The reply should be a single number: the count of lines below that contain the word "nfield".

-- Input data follows --

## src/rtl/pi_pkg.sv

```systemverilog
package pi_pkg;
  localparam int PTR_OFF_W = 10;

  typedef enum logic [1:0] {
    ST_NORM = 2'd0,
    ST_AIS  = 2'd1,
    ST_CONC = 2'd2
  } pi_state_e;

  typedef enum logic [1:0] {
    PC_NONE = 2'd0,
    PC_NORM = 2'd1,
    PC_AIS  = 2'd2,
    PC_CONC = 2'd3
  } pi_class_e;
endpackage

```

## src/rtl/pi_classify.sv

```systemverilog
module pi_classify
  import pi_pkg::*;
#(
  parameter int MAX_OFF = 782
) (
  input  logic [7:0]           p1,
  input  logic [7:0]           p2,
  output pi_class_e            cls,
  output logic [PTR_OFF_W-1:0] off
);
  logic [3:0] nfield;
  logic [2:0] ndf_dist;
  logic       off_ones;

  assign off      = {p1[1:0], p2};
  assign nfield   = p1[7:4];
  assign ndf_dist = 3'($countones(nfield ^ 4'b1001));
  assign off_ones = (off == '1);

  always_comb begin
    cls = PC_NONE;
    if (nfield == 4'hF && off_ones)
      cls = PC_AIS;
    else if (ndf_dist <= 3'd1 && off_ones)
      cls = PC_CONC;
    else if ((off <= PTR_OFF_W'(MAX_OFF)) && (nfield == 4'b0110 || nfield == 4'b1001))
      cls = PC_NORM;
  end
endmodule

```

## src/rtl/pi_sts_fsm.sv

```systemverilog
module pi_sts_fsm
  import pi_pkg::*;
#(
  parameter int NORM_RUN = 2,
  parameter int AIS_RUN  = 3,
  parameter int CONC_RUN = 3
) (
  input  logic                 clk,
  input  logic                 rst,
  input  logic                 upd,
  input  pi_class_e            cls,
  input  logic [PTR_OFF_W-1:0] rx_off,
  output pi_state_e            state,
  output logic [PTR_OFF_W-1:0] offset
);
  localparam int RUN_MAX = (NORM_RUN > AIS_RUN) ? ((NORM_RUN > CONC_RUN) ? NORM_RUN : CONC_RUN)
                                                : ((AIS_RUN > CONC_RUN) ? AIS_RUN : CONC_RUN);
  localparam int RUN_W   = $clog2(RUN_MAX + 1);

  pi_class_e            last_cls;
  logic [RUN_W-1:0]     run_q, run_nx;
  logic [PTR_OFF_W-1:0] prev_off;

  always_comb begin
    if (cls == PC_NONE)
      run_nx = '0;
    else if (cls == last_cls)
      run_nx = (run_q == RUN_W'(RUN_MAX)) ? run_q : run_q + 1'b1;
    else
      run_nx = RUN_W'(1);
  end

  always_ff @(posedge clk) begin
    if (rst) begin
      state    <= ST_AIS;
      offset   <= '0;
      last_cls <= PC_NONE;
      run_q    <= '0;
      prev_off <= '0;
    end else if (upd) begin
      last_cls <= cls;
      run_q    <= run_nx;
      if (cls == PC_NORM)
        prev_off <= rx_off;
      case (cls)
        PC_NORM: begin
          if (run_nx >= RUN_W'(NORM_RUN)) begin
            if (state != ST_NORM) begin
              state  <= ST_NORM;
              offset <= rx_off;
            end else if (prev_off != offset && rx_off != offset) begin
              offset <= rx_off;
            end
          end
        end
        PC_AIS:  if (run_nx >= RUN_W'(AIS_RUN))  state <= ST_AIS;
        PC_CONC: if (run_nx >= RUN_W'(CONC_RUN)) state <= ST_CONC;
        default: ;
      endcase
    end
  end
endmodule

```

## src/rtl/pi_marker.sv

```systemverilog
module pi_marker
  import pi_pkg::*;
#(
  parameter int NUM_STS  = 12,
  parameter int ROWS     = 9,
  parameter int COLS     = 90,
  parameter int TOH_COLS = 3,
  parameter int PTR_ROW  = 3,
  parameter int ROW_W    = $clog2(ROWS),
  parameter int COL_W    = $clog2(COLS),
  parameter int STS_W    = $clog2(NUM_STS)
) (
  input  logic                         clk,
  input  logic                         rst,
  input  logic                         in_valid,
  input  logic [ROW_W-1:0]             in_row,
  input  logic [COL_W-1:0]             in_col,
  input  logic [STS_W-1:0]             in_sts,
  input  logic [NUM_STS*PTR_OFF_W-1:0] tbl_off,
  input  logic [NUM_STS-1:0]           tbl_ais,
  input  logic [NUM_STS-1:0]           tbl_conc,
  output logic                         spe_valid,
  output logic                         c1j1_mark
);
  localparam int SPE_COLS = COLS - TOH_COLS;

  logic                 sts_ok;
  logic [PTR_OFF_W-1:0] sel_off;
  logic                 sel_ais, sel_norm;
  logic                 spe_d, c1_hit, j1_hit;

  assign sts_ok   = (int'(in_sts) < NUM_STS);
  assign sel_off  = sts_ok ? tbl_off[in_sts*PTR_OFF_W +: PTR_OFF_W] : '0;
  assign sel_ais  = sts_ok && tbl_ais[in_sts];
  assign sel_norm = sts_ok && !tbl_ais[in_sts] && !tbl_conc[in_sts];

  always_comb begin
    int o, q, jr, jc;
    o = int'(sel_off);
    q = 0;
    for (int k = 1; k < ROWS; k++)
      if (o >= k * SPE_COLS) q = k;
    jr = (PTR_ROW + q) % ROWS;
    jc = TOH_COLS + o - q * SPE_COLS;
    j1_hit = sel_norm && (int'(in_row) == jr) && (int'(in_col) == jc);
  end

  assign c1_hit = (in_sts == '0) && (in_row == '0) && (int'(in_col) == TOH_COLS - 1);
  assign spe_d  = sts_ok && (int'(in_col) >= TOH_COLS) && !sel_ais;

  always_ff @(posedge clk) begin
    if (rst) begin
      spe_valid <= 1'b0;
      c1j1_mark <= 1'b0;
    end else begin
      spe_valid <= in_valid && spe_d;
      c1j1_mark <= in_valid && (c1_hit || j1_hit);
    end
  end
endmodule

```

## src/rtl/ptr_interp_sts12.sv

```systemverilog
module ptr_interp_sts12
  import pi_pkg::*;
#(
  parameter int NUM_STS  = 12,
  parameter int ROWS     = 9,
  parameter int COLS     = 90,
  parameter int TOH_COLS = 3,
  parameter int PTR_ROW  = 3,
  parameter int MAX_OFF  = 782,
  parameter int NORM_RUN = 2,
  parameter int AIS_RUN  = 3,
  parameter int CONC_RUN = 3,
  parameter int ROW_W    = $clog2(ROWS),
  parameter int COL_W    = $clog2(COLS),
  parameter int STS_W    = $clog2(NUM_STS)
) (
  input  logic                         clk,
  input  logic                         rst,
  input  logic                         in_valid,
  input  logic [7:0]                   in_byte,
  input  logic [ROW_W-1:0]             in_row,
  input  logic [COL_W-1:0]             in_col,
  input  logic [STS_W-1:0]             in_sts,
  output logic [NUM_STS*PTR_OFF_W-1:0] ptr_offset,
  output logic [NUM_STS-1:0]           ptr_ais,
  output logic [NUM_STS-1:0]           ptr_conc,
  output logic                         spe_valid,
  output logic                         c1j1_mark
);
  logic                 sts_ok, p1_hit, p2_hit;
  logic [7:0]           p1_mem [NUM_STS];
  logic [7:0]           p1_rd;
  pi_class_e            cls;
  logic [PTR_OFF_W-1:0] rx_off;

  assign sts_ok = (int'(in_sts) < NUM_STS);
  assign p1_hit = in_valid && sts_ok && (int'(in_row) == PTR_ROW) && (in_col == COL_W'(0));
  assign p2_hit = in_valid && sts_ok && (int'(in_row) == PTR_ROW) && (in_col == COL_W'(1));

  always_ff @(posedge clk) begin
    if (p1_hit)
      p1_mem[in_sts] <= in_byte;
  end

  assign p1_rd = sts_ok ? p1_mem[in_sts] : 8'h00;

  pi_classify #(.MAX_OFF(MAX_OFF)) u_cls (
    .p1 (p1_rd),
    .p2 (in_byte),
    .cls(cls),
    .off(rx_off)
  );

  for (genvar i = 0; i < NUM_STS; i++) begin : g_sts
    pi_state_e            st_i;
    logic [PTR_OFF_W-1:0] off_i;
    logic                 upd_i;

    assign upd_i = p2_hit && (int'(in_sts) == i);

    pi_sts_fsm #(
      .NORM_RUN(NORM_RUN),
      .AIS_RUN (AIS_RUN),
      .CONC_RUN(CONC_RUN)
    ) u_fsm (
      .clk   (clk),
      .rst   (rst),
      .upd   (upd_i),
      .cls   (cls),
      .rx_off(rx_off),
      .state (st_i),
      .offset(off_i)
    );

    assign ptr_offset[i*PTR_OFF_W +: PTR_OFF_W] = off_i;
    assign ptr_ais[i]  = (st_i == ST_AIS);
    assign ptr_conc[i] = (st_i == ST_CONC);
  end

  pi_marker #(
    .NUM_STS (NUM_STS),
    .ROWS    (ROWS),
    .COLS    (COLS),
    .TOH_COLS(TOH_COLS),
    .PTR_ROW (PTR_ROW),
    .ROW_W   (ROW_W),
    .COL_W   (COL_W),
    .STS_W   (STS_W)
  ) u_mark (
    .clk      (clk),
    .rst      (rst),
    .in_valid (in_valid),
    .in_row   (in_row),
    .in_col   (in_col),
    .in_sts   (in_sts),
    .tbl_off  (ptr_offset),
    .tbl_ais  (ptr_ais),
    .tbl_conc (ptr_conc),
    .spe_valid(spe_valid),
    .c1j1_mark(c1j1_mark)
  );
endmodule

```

-- Input data concluded --

Answer box.
5